What you are asked to do:
The word "final" occurs in some of the lines below; copy each of those lines.

Items from a dataset:
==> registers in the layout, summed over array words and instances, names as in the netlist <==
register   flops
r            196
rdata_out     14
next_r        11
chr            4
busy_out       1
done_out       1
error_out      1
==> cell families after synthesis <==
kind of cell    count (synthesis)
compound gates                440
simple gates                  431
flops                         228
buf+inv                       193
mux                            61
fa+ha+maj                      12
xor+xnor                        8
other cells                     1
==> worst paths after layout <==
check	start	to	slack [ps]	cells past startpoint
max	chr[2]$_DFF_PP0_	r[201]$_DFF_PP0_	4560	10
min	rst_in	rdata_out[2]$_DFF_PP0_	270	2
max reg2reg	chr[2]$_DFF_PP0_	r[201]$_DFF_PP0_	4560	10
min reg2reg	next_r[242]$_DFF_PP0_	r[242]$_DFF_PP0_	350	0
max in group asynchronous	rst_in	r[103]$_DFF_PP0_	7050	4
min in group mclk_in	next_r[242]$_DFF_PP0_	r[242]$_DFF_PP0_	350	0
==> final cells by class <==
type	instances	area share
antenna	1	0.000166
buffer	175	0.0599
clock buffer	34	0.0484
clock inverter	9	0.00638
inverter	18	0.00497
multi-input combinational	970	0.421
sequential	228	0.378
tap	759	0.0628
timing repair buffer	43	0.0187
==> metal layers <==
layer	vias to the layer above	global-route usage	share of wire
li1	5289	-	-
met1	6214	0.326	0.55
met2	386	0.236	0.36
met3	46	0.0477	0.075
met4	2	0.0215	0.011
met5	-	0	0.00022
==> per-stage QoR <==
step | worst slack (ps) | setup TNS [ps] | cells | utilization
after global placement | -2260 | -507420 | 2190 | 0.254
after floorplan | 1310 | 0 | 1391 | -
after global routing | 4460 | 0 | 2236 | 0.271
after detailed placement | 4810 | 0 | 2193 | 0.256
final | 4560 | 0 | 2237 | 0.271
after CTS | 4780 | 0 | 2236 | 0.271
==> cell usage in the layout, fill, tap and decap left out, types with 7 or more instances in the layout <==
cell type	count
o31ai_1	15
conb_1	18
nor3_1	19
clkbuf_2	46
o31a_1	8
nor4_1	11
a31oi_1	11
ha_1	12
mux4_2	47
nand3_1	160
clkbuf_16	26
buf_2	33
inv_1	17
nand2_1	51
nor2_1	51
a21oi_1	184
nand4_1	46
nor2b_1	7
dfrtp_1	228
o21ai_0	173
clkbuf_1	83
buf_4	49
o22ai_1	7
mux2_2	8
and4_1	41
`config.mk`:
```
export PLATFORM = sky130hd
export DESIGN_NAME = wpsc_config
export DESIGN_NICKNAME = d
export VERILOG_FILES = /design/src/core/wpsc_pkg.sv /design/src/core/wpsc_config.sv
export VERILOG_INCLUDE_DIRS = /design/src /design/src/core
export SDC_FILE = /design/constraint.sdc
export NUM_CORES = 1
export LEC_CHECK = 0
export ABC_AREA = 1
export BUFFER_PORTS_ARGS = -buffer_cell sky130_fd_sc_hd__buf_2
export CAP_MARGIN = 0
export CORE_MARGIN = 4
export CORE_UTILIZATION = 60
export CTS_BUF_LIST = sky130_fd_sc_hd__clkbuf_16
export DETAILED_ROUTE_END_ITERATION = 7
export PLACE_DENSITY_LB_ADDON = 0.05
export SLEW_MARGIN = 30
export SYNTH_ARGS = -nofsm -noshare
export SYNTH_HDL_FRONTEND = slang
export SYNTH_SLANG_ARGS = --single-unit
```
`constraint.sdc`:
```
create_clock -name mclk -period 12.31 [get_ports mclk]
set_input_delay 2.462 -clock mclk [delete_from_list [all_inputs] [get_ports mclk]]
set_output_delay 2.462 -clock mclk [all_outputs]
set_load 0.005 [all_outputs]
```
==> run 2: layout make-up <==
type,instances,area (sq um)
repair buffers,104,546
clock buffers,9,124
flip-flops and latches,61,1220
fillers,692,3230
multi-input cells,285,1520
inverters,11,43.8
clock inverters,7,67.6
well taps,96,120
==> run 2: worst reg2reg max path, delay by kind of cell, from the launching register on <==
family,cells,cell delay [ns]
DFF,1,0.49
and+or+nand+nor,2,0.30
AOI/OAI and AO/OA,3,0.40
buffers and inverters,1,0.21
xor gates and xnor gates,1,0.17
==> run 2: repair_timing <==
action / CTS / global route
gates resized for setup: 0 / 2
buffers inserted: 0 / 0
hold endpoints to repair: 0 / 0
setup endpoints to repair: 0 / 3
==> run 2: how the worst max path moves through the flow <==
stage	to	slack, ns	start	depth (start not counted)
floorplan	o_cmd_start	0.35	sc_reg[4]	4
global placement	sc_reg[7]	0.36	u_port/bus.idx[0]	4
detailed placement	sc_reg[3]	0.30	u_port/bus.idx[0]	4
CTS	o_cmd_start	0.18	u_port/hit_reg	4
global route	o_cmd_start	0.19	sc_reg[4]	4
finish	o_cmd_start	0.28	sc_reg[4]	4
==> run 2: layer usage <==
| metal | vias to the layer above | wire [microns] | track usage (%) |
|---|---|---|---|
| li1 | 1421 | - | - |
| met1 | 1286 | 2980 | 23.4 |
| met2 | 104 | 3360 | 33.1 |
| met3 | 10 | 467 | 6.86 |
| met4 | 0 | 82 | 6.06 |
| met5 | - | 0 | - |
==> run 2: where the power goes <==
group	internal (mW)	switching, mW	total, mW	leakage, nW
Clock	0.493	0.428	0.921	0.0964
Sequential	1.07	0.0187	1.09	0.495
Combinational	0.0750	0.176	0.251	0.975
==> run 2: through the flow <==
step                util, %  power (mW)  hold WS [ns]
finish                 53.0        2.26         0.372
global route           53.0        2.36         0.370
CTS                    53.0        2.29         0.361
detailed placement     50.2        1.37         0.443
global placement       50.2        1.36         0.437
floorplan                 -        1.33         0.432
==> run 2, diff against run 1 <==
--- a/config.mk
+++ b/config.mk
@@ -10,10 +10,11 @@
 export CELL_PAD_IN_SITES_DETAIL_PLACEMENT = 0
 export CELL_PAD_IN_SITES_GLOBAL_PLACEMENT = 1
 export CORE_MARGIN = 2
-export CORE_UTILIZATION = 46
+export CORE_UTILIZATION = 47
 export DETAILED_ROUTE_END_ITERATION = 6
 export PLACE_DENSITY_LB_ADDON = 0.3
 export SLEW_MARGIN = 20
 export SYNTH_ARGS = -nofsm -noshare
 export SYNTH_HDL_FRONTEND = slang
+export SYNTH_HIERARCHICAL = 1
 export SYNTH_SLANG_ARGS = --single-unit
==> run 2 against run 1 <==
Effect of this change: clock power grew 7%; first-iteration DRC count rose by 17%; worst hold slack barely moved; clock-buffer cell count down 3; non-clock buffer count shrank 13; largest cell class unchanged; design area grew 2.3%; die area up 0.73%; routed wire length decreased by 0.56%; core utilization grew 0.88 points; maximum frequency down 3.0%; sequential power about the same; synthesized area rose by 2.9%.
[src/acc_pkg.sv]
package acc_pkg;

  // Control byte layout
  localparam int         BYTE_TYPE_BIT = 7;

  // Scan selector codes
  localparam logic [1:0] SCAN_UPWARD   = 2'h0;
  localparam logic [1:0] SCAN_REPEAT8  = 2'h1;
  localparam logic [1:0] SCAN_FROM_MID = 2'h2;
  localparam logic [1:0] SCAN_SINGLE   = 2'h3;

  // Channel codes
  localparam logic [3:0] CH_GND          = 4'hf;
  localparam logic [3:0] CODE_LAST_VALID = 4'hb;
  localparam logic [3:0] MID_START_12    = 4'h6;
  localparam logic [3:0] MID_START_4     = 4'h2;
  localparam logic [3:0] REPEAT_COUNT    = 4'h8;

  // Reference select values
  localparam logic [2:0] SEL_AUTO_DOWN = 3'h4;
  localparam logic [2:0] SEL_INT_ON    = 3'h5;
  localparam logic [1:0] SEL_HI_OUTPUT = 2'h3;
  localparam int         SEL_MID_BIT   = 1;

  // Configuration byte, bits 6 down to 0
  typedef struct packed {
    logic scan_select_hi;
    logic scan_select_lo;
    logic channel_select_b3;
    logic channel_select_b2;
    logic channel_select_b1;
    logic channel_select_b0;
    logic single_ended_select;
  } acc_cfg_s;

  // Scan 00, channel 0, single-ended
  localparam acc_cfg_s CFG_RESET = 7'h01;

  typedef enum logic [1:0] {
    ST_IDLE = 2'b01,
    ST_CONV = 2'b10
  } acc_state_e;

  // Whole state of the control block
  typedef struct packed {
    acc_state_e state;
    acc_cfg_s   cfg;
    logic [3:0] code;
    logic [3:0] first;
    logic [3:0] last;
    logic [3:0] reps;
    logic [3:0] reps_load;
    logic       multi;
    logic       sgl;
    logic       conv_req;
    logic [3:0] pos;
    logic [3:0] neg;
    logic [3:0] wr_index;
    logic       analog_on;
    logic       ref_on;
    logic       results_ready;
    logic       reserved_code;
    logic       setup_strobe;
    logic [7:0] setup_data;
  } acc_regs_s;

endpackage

Exercise solution:
==> final cells by class <==
final | 4560 | 0 | 2237 | 0.271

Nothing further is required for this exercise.